But - they got me. They got me. They got me good. They got me with a little postcard that offered me two free airfares, or a free stay at Great Wolf Lodge. And all I had to do was listen to a boring 90 minute sales pitch for a timeshare, somewhere out in the Poconos.
Well - it's springtime. And the Poconos are pretty in the springtime. And I know how to say, "No, thanks" and I know how to keep saying "No, thanks," for 90 minutes, right? And it's a Sunday, and we're not doing anything else, and my Brother the Lifelong Bachelor has been hocking us to come see the enormous house he bought in California and stay in one of his four guestrooms, because for a week he can sacrifice the joy of rattling around in that great big house all by himself for the sake of Family. I don't want to stay at Great Wolf Lodge, because I already did that when my son was 11, and I already know that Great Wolf Lodge is no place for adults who are not trying to make a child under the age of 12 happy (as opposed to making themselves happy) while on vacation. But free airfares? Hey! What could be the downside? What's the worst that could happen? Right? Right?

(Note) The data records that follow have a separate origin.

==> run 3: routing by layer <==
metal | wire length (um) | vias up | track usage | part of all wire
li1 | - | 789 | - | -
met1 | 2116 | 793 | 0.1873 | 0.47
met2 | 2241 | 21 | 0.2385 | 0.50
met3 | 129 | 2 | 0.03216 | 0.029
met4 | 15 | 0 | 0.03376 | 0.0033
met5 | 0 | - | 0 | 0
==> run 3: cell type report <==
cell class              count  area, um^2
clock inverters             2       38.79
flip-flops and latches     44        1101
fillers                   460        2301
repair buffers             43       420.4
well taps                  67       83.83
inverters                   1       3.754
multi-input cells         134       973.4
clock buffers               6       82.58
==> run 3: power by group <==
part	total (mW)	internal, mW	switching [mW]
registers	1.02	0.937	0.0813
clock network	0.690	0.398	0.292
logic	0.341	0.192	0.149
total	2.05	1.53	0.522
## config.mk

```make
export PLATFORM = sky130hd
export DESIGN_NAME = m_imem_loader
export DESIGN_NICKNAME = d
export VERILOG_FILES = /design/src/rtl/cpu_defs.sv /design/src/rtl/m_imem_loader_packer.sv /design/src/rtl/m_imem_loader.sv
export SDC_FILE = /design/constraint.sdc
export NUM_CORES = 1
export LEC_CHECK = 0
export ABC_CLOCK_PERIOD_IN_PS = 4800
export BUFFER_PORTS_ARGS = -buffer_cell sky130_fd_sc_hd__buf_2
export CAP_MARGIN = 20
export CORE_MARGIN = 10
export CORE_UTILIZATION = 51
export CTS_BUF_LIST = sky130_fd_sc_hd__clkbuf_16
export CTS_CLUSTER_DIAMETER = 80
export DETAILED_ROUTE_END_ITERATION = 8
export GPL_TIMING_DRIVEN = 0
export PLACE_DENSITY_LB_ADDON = 0.2
export REMOVE_ABC_BUFFERS = 1
export SYNTH_ARGS = -nofsm -noshare
export SYNTH_HDL_FRONTEND = slang
export SYNTH_SLANG_ARGS = --single-unit
export TNS_END_PERCENT = 50
```

## constraint.sdc

```tcl
create_clock -name w_clk -period 4.8 [get_ports w_clk]
set_input_delay 0.96 -clock w_clk [delete_from_list [all_inputs] [get_ports w_clk]]
set_output_delay 0.96 -clock w_clk [all_outputs]
set_load 0.005 [all_outputs]
```
File: src/flat_wrapper.sv
// flat-port wrapper written by rule: the top's interface ports become plain ports
module ex_muldiv_seq_flat import ex_pkg::*;
#(
    parameter int unsigned XLEN = 32,
    parameter int unsigned RD_W = 4
)
  (clk, rst, bus_start, bus_op, bus_A, bus_B, bus_rd_in, bus_flush, bus_stall, bus_busy, bus_done, bus_result, bus_rd_out);
  ex_muldiv_seq_if #(.XLEN(XLEN), .RD_W(RD_W)) bus_i ();
  input logic clk;
  input logic rst;
  input wire logic [$bits(bus_i.start)-1:0] bus_start;
  input wire logic [$bits(bus_i.op)-1:0] bus_op;
  input wire logic [$bits(bus_i.A)-1:0] bus_A;
  input wire logic [$bits(bus_i.B)-1:0] bus_B;
  input wire logic [$bits(bus_i.rd_in)-1:0] bus_rd_in;
  input wire logic [$bits(bus_i.flush)-1:0] bus_flush;
  output wire logic [$bits(bus_i.stall)-1:0] bus_stall;
  output wire logic [$bits(bus_i.busy)-1:0] bus_busy;
  output wire logic [$bits(bus_i.done)-1:0] bus_done;
  output wire logic [$bits(bus_i.result)-1:0] bus_result;
  output wire logic [$bits(bus_i.rd_out)-1:0] bus_rd_out;
  assign bus_i.start = bus_start;
  assign bus_i.op = bus_op;
  assign bus_i.A = bus_A;
  assign bus_i.B = bus_B;
  assign bus_i.rd_in = bus_rd_in;
  assign bus_i.flush = bus_flush;
  assign bus_stall = bus_i.stall;
  assign bus_busy = bus_i.busy;
  assign bus_done = bus_i.done;
  assign bus_result = bus_i.result;
  assign bus_rd_out = bus_i.rd_out;
  ex_muldiv_seq #(.XLEN(XLEN), .RD_W(RD_W)) u_core (.clk(clk), .rst(rst), .bus(bus_i));
endmodule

The worst of it is, I know perfectly well that "You can't cheat an honest man." And that, "If something sounds too good to be true, it probably is." And even, "If somebody is offering you something valuable for nothing, you should run like hell in the other direction, because there's definitely a hidden agenda and it will turn out there is more in it for them than there is for you, if you are greedy and stupid enough to accept."
But I did my homework. I asked all the right questions over the phone when I set up the appointment. Hell - I even put my husband on with their operator, and he asked the questions I hadn't thought to ask. It all sounded okay, so I called up my friend Carrie and said, "Hey, you want to drive out to the Poconos with us and be bored by a timeshare pitch so we can get free airline tickets and a $100 dining card? Afterwards we can grab lunch and then drive up to the new house and see how the bathrooms are turning out." Carrie, the darling, is always up for the impromptu adventure, so off we toddled.

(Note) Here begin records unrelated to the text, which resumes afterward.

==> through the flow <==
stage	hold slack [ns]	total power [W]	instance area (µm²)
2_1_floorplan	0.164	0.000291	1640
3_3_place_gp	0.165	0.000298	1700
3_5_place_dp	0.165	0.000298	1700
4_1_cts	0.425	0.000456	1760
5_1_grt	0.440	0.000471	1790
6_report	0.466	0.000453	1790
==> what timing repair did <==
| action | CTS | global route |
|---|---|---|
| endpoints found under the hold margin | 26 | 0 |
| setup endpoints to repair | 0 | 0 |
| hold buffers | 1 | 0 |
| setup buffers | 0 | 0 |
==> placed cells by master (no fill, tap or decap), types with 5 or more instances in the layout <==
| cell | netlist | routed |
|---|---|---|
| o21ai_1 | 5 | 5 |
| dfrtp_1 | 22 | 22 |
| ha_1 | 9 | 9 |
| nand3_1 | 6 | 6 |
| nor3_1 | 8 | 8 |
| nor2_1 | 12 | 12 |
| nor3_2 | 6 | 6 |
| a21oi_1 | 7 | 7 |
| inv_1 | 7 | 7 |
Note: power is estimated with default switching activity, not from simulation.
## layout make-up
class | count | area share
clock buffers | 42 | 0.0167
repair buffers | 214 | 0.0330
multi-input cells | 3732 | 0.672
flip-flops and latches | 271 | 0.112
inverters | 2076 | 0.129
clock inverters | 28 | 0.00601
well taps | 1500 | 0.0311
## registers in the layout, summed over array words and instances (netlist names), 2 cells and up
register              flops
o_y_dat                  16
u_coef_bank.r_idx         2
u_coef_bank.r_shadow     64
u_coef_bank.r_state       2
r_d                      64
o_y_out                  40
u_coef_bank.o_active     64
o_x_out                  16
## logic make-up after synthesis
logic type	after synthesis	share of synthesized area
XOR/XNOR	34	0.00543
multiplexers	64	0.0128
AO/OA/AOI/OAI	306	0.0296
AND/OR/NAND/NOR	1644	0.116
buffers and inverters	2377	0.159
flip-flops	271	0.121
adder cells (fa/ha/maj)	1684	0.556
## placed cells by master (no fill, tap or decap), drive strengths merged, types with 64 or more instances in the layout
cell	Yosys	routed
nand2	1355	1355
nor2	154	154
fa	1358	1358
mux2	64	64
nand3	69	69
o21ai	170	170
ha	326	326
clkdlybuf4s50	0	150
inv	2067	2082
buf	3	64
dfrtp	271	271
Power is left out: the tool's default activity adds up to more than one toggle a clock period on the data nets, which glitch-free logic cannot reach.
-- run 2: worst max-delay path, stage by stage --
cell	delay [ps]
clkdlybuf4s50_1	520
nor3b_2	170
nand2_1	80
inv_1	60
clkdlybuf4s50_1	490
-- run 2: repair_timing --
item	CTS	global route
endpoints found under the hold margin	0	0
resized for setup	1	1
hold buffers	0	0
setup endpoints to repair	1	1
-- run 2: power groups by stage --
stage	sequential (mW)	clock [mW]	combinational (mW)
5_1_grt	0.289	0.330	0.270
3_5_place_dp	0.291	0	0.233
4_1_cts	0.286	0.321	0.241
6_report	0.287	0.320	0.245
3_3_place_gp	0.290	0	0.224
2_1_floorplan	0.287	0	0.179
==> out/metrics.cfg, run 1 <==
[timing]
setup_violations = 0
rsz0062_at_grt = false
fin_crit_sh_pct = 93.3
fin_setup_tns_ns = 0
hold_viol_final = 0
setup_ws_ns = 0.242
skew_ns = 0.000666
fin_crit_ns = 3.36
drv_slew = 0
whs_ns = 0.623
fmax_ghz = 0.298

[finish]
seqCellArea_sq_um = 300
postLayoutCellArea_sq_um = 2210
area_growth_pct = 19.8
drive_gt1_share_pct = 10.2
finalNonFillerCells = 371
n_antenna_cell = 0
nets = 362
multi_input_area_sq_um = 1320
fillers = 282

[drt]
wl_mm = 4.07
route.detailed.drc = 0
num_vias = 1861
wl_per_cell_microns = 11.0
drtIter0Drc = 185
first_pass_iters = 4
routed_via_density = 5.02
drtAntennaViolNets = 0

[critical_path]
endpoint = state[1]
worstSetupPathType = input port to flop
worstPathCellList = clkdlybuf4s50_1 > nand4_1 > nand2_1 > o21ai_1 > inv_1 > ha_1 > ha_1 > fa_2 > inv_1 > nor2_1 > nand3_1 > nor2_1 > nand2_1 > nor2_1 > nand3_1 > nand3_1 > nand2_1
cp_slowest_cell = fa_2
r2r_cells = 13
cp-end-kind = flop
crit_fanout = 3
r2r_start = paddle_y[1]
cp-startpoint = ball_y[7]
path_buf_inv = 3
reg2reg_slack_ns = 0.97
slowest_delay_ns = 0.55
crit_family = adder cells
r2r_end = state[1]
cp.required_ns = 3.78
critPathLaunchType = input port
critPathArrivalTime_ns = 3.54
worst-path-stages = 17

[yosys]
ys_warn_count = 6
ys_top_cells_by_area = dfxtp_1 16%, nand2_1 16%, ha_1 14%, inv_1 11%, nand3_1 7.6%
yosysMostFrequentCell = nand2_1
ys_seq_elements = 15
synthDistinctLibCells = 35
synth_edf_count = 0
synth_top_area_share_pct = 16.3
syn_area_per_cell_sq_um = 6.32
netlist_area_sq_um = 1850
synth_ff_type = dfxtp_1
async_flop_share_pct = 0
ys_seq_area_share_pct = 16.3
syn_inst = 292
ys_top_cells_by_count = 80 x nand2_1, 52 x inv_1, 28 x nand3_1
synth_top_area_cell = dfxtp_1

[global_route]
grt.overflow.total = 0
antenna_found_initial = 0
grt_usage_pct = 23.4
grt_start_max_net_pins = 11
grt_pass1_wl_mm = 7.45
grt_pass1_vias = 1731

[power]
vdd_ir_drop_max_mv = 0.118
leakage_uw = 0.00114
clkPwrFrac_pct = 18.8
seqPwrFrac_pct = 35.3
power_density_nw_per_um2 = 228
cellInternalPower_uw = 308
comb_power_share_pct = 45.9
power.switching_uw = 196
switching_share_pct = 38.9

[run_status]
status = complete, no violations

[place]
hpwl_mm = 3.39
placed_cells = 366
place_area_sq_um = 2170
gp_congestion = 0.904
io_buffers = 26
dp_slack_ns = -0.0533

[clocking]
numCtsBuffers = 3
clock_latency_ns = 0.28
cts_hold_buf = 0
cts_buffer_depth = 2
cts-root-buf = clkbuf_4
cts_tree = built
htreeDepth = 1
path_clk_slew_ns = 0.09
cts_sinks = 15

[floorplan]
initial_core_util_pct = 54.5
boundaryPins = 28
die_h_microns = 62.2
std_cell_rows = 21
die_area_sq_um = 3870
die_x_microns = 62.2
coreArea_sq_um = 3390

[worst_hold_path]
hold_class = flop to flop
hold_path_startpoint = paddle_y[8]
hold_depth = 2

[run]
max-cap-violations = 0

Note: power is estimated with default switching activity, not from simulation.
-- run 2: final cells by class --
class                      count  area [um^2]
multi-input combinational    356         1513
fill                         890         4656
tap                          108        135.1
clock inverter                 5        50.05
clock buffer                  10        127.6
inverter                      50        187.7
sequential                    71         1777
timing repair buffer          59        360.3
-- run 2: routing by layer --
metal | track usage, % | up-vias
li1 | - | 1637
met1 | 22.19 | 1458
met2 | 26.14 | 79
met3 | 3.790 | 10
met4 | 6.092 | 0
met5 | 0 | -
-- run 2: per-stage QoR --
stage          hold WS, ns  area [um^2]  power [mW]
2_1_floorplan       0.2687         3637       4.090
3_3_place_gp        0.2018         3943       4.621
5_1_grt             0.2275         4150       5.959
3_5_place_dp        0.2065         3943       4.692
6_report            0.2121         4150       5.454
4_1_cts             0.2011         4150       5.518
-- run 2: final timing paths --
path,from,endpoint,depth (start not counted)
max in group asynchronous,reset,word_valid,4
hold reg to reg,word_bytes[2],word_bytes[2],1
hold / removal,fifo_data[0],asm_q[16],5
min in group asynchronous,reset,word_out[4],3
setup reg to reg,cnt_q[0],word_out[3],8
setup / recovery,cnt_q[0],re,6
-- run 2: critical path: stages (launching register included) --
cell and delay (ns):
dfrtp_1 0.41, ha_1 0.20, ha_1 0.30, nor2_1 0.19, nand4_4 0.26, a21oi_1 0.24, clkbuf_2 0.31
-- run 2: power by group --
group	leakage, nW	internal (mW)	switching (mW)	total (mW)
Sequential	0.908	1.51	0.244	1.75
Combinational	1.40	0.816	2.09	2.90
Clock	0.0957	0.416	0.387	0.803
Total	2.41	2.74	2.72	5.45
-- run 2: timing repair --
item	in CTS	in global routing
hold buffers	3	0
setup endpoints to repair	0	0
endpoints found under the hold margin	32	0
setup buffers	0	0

The drive to the resort took almost 2 hours, and along the way we had time to relate in detail all the timeshare pitch horror stories that had happened to us, to our friends, and to our families. The countryside was nice enough, but the area was depressed - lots of ramshackle houses and farms that needed nothing more than a fairly strong gust of wind to turn them into kindling. Rusted-out automobiles in the front yards. The kind of ambiance that really says luxury vacation resort.
We were gaping at each other and saying, "Are they kidding?" before we even got to the Lodge, or whatever it was called. The timeshares turned out to be little prefab trailer homes that had been plunked down here and there on a large tract of Absolutely Nothing. The Lodge reminded me of the YMCA in my home town in the 1960's. There was a sad little swimming pool right behind it that was shaped like a bow-tie pasta noodle and had all of its painting peeling off; with a tiny peeling in-ground whirlpool tub to match sitting desolately to one side. To welcome us on that true luxury resort pampering note, somebody had set out a plastic bowl of generic potato chips and a pile of paper plates.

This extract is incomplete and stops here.